Local rule 181.1 reads as follows: "Time Limitations. Any desired discovery procedures shall be commenced promptly, pursued diligently and completed without unnecessary delay and within four months after the filing of the answer unless for cause shown the time has been extended by the Court."
New London argues on appeal, as it did to the district court, that local rule 181.1 gives it a right to four months discovery after filing an answer. New London misconstrues this rule. The rule clearly requires the prompt initiation and completion of discovery, and gives a party to litigation a maximum of four months discovery. If the party wishes more discovery, it must obtain the permission of the court. Nothing in the rule prohibits a trial judge from shortening the time allowed for discovery.

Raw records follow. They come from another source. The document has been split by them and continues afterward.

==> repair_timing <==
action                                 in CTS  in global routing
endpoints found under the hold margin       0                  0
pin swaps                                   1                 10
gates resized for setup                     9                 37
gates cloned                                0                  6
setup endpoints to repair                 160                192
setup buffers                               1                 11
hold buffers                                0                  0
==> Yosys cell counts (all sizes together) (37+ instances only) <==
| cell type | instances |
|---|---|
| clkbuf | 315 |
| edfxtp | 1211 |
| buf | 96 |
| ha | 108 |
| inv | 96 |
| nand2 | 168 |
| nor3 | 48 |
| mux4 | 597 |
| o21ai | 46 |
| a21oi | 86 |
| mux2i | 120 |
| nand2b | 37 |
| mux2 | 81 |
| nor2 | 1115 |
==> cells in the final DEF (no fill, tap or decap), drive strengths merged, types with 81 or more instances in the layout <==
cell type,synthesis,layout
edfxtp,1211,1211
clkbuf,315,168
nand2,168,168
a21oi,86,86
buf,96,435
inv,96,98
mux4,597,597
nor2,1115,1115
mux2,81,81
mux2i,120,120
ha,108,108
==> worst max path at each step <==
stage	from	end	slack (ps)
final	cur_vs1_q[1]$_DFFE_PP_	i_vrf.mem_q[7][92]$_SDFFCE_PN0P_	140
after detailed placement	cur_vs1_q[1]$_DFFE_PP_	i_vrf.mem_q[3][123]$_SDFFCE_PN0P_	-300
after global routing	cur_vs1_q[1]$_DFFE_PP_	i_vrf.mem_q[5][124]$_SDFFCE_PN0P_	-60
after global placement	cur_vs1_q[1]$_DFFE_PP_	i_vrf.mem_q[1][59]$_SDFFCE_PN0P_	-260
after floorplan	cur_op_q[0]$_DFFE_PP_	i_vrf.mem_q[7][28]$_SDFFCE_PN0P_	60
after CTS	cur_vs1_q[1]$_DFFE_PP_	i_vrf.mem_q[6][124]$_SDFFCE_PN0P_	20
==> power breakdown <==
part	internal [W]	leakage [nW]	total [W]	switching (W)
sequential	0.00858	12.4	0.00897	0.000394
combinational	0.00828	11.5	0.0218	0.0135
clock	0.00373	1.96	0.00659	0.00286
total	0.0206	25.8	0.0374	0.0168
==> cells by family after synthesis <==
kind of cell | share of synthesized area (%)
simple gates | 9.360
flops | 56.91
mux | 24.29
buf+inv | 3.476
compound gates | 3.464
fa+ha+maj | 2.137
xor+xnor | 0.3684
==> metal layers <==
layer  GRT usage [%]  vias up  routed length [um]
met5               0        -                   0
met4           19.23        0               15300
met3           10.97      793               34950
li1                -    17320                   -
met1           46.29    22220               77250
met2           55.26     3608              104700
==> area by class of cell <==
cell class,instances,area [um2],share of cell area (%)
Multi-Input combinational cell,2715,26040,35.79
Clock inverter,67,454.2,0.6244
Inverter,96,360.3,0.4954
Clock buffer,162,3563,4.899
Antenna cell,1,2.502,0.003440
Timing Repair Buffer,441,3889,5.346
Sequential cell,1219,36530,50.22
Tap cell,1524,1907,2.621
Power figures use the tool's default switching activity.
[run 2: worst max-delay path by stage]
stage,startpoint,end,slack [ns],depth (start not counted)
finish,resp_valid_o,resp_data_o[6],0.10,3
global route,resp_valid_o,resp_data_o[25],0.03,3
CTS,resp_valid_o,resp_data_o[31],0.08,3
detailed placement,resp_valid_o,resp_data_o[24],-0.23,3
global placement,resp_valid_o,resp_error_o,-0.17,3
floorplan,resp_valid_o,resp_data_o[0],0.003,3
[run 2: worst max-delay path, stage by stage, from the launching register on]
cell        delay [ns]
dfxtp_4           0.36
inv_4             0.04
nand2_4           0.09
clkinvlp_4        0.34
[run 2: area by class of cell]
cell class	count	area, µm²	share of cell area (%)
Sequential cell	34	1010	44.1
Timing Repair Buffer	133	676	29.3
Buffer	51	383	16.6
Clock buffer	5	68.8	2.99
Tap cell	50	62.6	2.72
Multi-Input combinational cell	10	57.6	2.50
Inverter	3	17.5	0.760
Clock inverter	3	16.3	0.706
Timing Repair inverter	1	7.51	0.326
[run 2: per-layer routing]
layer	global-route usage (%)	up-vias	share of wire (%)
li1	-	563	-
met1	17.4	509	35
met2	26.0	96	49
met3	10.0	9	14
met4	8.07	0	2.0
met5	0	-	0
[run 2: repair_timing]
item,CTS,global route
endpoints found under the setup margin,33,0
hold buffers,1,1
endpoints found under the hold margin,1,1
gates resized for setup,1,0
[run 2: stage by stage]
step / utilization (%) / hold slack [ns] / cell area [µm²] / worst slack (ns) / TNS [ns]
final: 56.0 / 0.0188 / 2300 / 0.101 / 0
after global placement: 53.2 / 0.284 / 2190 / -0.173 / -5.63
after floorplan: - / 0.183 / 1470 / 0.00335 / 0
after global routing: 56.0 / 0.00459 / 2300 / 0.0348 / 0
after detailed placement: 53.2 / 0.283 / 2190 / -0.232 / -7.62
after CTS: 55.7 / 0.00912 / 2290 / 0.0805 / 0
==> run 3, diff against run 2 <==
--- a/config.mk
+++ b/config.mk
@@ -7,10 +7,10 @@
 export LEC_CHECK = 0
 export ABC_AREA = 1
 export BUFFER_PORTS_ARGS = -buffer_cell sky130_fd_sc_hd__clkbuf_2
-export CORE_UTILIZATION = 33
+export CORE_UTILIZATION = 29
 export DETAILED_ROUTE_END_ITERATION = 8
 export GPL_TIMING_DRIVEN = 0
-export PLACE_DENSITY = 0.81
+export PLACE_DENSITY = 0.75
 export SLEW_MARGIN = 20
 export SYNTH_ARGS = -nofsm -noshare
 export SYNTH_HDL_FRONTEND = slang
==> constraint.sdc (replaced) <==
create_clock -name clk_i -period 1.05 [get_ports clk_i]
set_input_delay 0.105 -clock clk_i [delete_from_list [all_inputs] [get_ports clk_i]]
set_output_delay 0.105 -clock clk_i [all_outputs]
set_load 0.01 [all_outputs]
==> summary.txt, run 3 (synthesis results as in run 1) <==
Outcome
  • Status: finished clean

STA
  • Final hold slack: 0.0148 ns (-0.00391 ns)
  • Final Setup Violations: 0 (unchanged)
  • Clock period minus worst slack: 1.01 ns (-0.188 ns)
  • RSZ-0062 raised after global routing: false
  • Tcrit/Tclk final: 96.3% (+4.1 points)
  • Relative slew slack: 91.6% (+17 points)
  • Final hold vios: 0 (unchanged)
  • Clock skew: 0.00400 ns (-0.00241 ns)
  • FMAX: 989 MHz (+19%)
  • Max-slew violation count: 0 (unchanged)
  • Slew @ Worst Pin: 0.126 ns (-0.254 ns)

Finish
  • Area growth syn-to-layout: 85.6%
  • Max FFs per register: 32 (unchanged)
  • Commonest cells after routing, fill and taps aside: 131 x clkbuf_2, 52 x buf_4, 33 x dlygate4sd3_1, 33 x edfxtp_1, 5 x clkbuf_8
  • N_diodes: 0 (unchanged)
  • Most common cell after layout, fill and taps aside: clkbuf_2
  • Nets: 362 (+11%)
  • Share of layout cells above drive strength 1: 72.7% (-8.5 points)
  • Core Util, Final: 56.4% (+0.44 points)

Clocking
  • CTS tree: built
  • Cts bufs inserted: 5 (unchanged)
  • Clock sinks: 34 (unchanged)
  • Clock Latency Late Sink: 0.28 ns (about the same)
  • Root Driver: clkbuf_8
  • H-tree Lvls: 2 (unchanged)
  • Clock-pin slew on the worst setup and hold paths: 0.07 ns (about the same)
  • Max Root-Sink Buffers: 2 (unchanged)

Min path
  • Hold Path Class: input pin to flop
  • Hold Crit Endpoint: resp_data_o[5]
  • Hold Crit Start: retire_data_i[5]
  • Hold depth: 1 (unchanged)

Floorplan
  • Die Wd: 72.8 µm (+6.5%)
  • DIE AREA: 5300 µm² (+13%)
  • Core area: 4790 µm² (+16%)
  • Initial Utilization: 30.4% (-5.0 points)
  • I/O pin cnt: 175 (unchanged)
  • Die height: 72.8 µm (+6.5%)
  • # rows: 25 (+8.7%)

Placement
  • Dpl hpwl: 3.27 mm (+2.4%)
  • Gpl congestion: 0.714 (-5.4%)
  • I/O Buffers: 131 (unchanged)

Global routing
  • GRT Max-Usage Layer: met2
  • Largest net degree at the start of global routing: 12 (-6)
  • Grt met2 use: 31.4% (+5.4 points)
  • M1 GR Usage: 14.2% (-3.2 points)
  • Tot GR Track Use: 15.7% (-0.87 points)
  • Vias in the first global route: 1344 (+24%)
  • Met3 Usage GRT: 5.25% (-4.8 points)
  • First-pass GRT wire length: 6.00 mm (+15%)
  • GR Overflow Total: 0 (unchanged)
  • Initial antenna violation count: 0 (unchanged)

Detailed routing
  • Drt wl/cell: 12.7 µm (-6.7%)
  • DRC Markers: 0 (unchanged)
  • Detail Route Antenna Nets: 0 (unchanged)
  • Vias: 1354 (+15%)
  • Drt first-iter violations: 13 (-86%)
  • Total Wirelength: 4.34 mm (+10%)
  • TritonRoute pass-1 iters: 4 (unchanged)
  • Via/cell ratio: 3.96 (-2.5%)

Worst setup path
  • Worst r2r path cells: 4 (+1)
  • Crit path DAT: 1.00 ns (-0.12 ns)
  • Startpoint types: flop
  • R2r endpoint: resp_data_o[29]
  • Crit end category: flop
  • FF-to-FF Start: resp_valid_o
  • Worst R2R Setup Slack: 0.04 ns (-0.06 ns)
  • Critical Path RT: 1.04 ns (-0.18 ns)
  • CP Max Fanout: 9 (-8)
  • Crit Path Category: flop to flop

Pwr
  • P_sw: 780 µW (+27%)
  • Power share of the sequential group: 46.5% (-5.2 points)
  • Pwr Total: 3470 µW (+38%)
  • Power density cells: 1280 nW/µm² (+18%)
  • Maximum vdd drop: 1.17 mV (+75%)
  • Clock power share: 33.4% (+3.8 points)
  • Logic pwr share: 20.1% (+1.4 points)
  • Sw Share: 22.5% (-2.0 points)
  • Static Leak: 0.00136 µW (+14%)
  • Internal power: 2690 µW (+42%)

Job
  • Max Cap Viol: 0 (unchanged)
===== config.mk =====
export PLATFORM = sky130hd
export DESIGN_NAME = soundCommandPort
export DESIGN_NICKNAME = d
export VERILOG_FILES = /design/src/hw/soundCommandPort.sv
export SDC_FILE = /design/constraint.sdc
export NUM_CORES = 1
export LEC_CHECK = 0
export BUFFER_PORTS_ARGS = -buffer_cell sky130_fd_sc_hd__buf_4
export CORE_AREA = 2 2 39 41
export CTS_CLUSTER_SIZE = 8
export DETAILED_ROUTE_END_ITERATION = 7
export DIE_AREA = 0 0 41 43
export PLACE_DENSITY_LB_ADDON = 0.15
export SLEW_MARGIN = 5
export SYNTH_ARGS = -nofsm -noshare
export SYNTH_HDL_FRONTEND = slang
export SYNTH_SLANG_ARGS = --single-unit

===== constraint.sdc =====
create_clock -name clk -period 0.8 [get_ports clk]
set_input_delay 0.08 -clock clk [delete_from_list [all_inputs] [get_ports clk]]
set_output_delay 0.08 -clock clk [all_outputs]
set_load 0.02 [all_outputs]

===== src/hw/soundCommandPort.sv =====
`timescale 1ns/10ps
`default_nettype none

module soundCommandPort (
    input  logic       clk,
    input  logic       rstN,
    input  logic       soundRead,
    input  logic       fifoEmpty,
    input  logic [7:0] headData,
    output logic       pop,
    output logic [7:0] command,
    output logic       pending
);

    // ##############################
    // command latch
    // ##############################

    // a read with nothing queued leaves the last command in place.
    assign pop = soundRead && !fifoEmpty;

    always_ff @(posedge clk) begin
        if (!rstN) begin
            command <= 8'd0;
        end else if (pop) begin
            command <= headData;                            // fifo advances on the same edge.
        end
    end

    // more commands still wait behind the latched one.
    assign pending = !fifoEmpty;

endmodule

`default_nettype wire


==> impl_metrics.csv <==
group,metric,value,unit
grt,grt_max_degree,17,
worst_hold_path,worstHoldPathType,"in2reg",
power_and_ir_drop,pwr_density_cell,1640,nW/um^2
timing,fin_crit,777,ps
timing,period_share,97.1,%
power_and_ir_drop,leakagePower,0.263,nW
cells_and_area,layout.nets,73,
clocking,cts_buffers,3,
critical_path,criticalPathCategory,"reg2out",
detailed_routing,wl_per_cell,8.97,um
timing,worstMarginPinSlew,162,ps
detailed_routing,num_vias,301,
detailed_routing,firstDrtPassIters,4,
timing,final_hold_viol_count,0,
detailed_routing,wirelength,673,um
timing,slew_headroom,89.2,%
critical_path,cp_max_fo,2,
cells_and_area,fin_area,558,um^2
synth,syn_nets,49,
detailed_routing,viasPerCell,4.01,
clocking,numClockSinks,8,
place,place_area,495,um^2
clocking,cts_max_level,1,
place,gp_congestion,0.601,
die,fp-row-count,14,
critical_path,cp_top_family,"flip-flops",
place,portBuffers,21,
cells_and_area,largest_register_ffs,8,
synth,ys_types,8,
timing,drv_slew,0,
grt,grt_pass1_vias,235,
critical_path,critPathLaunchType,"flip-flop",
job,cap_violations,0,
clocking,cts_root_buf,"clkbuf_4",
clocking,holdBufCountCts,0,
critical_path,worst_r2r_startpoint,"command[6]",
cells_and_area,drive_gt1_share,55.9,%
critical_path,worstPathArrival,700,ps
grt,grt_pass1_wl,924,um
critical_path,cpMaxStageDelayCell,"dfxtp_2",
synth,ys_warn_count,0,
timing,finalSetupTns,0,ps
critical_path,crit_chain,"buf_6",
die,die_h,43,um
clocking,cts.clk_slew.worst_paths,50,ps
cells_and_area,antenna_cells,0,
synth,syn_area_per_cell,9.03,um^2
clocking,clk_latency,240,ps
clocking,tritoncts,"yes",
place,dp_hpwl,483,um
worst_hold_path,worstHoldEndpoint,"command[1]",
detailed_routing,drtIter0Drc,3,
critical_path,worst-r2r-setup-slack,230,ps
synth,syn_inst,37,
grt,grtUsageTotal,8.34,%
die,ios,22,
critical_path,r2r_cells,2,
timing,setup_viol,0,
die,die_x,41,um
synth,synth_area,334,um^2
timing,rsz0062_at_grt,"no",
grt,antenna_found_initial,0,
critical_path,slowest_delay,340,ps
clocking,clk_path_buf_depth,2,
timing,max_freq,1290,MHz
cells_and_area,final_common_cell,"nand2_1",
critical_path,required,720,ps
place,dp_slack,17.9,ps
cells_and_area,largest_register,"command",
cells_and_area,top_regs,"command: 8 flops",
critical_path,crit_path_end_kind,"output port",
cells_and_area,area_delta_synth_final,67.0,%
critical_path,r2r_end,"command[6]",
detailed_routing,route.detailed.drc,0,
die,core,1380,um^2
worst_hold_path,min_path_cells,3,
synth,ys_ff_latch,8,
worst_hold_path,min-delay-start,"headData[1]",
grt,grt_overflow,0,
die,fp.dieArea,1760,um^2
synth,ys_seq_area_share,47.9,%
detailed_routing,ant_nets,0,
clocking,post-cts-setup-buffer-count,0,
timing,fin_worst_skew,0,ps
run_status,outcome,"finished, final reports clean",
cells_and_area,final_cell_mix,"nand2_1 (16), buf_4 (14), mux2i_1 (8), dfxtp_2 (8), buf_6 (8)",
timing,worst_slack,23.1,ps
power_and_ir_drop,ir_drop,0.807,mV
die,start_util,24.1,%
critical_path,cp.buffers_inverters,1,
==> Yosys cell counts (all sizes together) <==
cell type / number / area share [%]
mux2i: 8 / 24
buf: 2 / 5.6
dfxtp: 8 / 48
nor2b: 1 / 1.9
nand2: 16 / 18
inv: 1 / 1.1
clkbuf: 1 / 1.5
==> worst reg2reg max path: stages (launching register included) <==
cell and delay, ps:
dfxtp_2 330, nand2_1 50, mux2i_1 120
==> layout make-up <==
class                   count  area, um^2
repair buffers             22         195
well taps                  16        20.0
flip-flops and latches      8         170
multi-input cells          25         146
fillers                   146         826
clock buffers               3        22.5
inverters                   1        3.75
==> worst max-delay path by stage <==
stage / cells after the start / slack, ps / end / start
after CTS: 1 / 0.02 / command[4] / command[4]
after global routing: 1 / 9 / command[7] / command[7]
after detailed placement: 4 / 20 / command[3] / fifoEmpty
after floorplan: 2 / 140 / command[0] / command[0]
after global placement: 4 / 30 / command[3] / fifoEmpty
final: 1 / 20 / command[7] / command[7]
==> kinds of logic (layout without fill, tap and decap cells) <==
family / Yosys count / in the layout / synth area share, %
buffers and inverters: 4 / 26 / 8.24
DFF: 8 / 8 / 47.9
muxes: 8 / 8 / 24.0
and+or+nand+nor: 17 / 17 / 19.9
==> metal layers <==
| layer | wire (um) | global-route usage, % | vias to the layer above |
|---|---|---|---|
| met2 | 284 | 8.75 | 13 |
| met5 | 0 | 0 | - |
| met3 | 61 | 3.14 | 2 |
| met1 | 317 | 11.0 | 126 |
| met4 | 10 | 10.0 | 0 |
| li1 | - | - | 160 |
==> power by group <==
| part | leakage [nW] | internal, W | switching, W |
|---|---|---|---|
| registers | 0.0688 | 0.000424 | 0.0000136 |
| clock network | 0.0138 | 0.000171 | 0.000123 |
| logic | 0.181 | 0.000102 | 0.0000814 |
==> through the flow <==
stage	power, W	hold slack, ps	util [%]	cells
after global placement	0.000610	343	35.8	72
final	0.000915	79.1	40.3	75
after floorplan	0.000529	222	-	37
after detailed placement	0.000611	344	35.8	72
after global routing	0.000953	83.0	40.3	75
after CTS	0.000917	74.9	38.7	75
==> repair_timing <==
| action | in CTS | in global routing |
|---|---|---|
| endpoints found under the setup margin | 4 | 6 |
| hold endpoints to repair | 0 | 0 |
| gates resized for setup | 6 | 10 |
| gates cloned | 0 | 0 |
Note: power is estimated with default switching activity, not from simulation.
==> src/hw/busTypes.sv <==
`default_nettype none

package busTypes;

    // ##############################
    // cpu side
    // ##############################

    // one bus cycle as seen by the board.
    typedef struct packed {
        logic        strobe;     // high for the single cycle of an access.
        logic        write;
        logic [1:0]  dsN;        // upper byte on bit 1, lower byte on bit 0.
        logic [23:0] wordAddr;
        logic [15:0] writeData;
    } cpuReqT;

    // active-low region selects.
    typedef struct packed {
        logic workN;
        logic romN;
        logic screenN;
        logic colorN;
        logic ioN;
        logic objectN;
        logic soundN;
        logic extensionN;
        logic ssSaveN;
        logic ssResetN;
        logic ssVecN;
    } chipSelectsT;

    // ##############################
    // sound side
    // ##############################

    typedef struct packed {
        logic [2:0] fifoCount;
        logic       fifoFull;
        logic       fifoEmpty;
    } soundStatusT;

endpackage

`default_nettype wire

==> src/hw/soundLatchFifo.sv <==
`timescale 1ns/10ps
`default_nettype none

module soundLatchFifo #(
    parameter int fifoDepth = 4
) (
    input  logic                  clk,
    input  logic                  rstN,
    input  logic                  push,
    input  logic [7:0]            pushData,
    input  logic                  pop,
    output logic [7:0]            headData,
    output busTypes::soundStatusT status
);

    localparam int ptrW = (fifoDepth > 1) ? $clog2(fifoDepth) : 1;
    localparam logic [ptrW-1:0] lastSlot = ptrW'(fifoDepth - 1);

    logic [7:0]      mem [fifoDepth];
    logic [ptrW-1:0] rdPtr;
    logic [ptrW-1:0] wrPtr;
    logic [2:0]      count;
    logic            full;
    logic            empty;
    logic            doPush;
    logic            doPop;

    assign full   = (count == 3'(fifoDepth));
    assign empty  = (count == 3'd0);
    assign doPush = push && !full;                          // a push into a full fifo is lost.
    assign doPop  = pop && !empty;

    always_ff @(posedge clk) begin
        if (doPush) begin
            mem[wrPtr] <= pushData;
        end
    end

    always_ff @(posedge clk) begin
        if (!rstN) begin
            rdPtr <= '0;
            wrPtr <= '0;
            count <= 3'd0;
        end else begin
            if (doPush) begin
                wrPtr <= (wrPtr == lastSlot) ? '0 : wrPtr + 1'b1;
            end
            if (doPop) begin
                rdPtr <= (rdPtr == lastSlot) ? '0 : rdPtr + 1'b1;
            end
            count <= count + 3'(doPush) - 3'(doPop);        // both at once leaves it unchanged.
        end
    end

    assign headData         = mem[rdPtr];
    assign status.fifoCount = count;
    assign status.fifoFull  = full;
    assign status.fifoEmpty = empty;

endmodule

`default_nettype wire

As the only grounds for a continuance presented to the trial court was local rule 181.1, we will not consider the other grounds now offered by appellants for the first time on appeal.
New London asserts for the first time on this appeal that the district court abused its discretion in failing to allow time for discovery as provided under the Federal Rules of Civil Procedure. Because this issue was not argued in the court below, we need not reach the question of the extent to which the general discovery provisions of the Federal Rules apply to Georgia confirmation proceedings brought in federal courts. Reference is made to Weems v. McCloud, supra, in which we hold that Fed.R.Civ.P. 13 regarding counterclaims is not strictly applicable to Georgia confirmation proceedings because of their summary nature.
For the reasons above, the district court's decision is
AFFIRMED.
. . . . .
Fourth. To sue and be sued, complain and defend, in any court of law or equity, State or Federal. All suits of a civil nature at common law or in equity to which the Corporation shall be a party shall be deemed to arise under the laws of the United States, and the United States district courts shall have original jurisdiction thereof, without regard to the amount in controversy . . . .
28 U.S.C.A. § 1348 (West 1976) reads as follows:
§ 1348. Banking association as party
The district courts shall have original jurisdiction of any civil action commenced by the United States, or by direction of any officer thereof, against any national banking association, any civil action to wind up the affairs of any such association, and any action by a banking association established in the district for which the court is held, under chapter 2 of Title 12, to enjoin the Comptroller of the Currency, or any receiver acting under his direction, as provided by such chapter.
All national banking associations shall, for the purposes of all other actions by or against them, be deemed citizens of the States in which they are respectively located.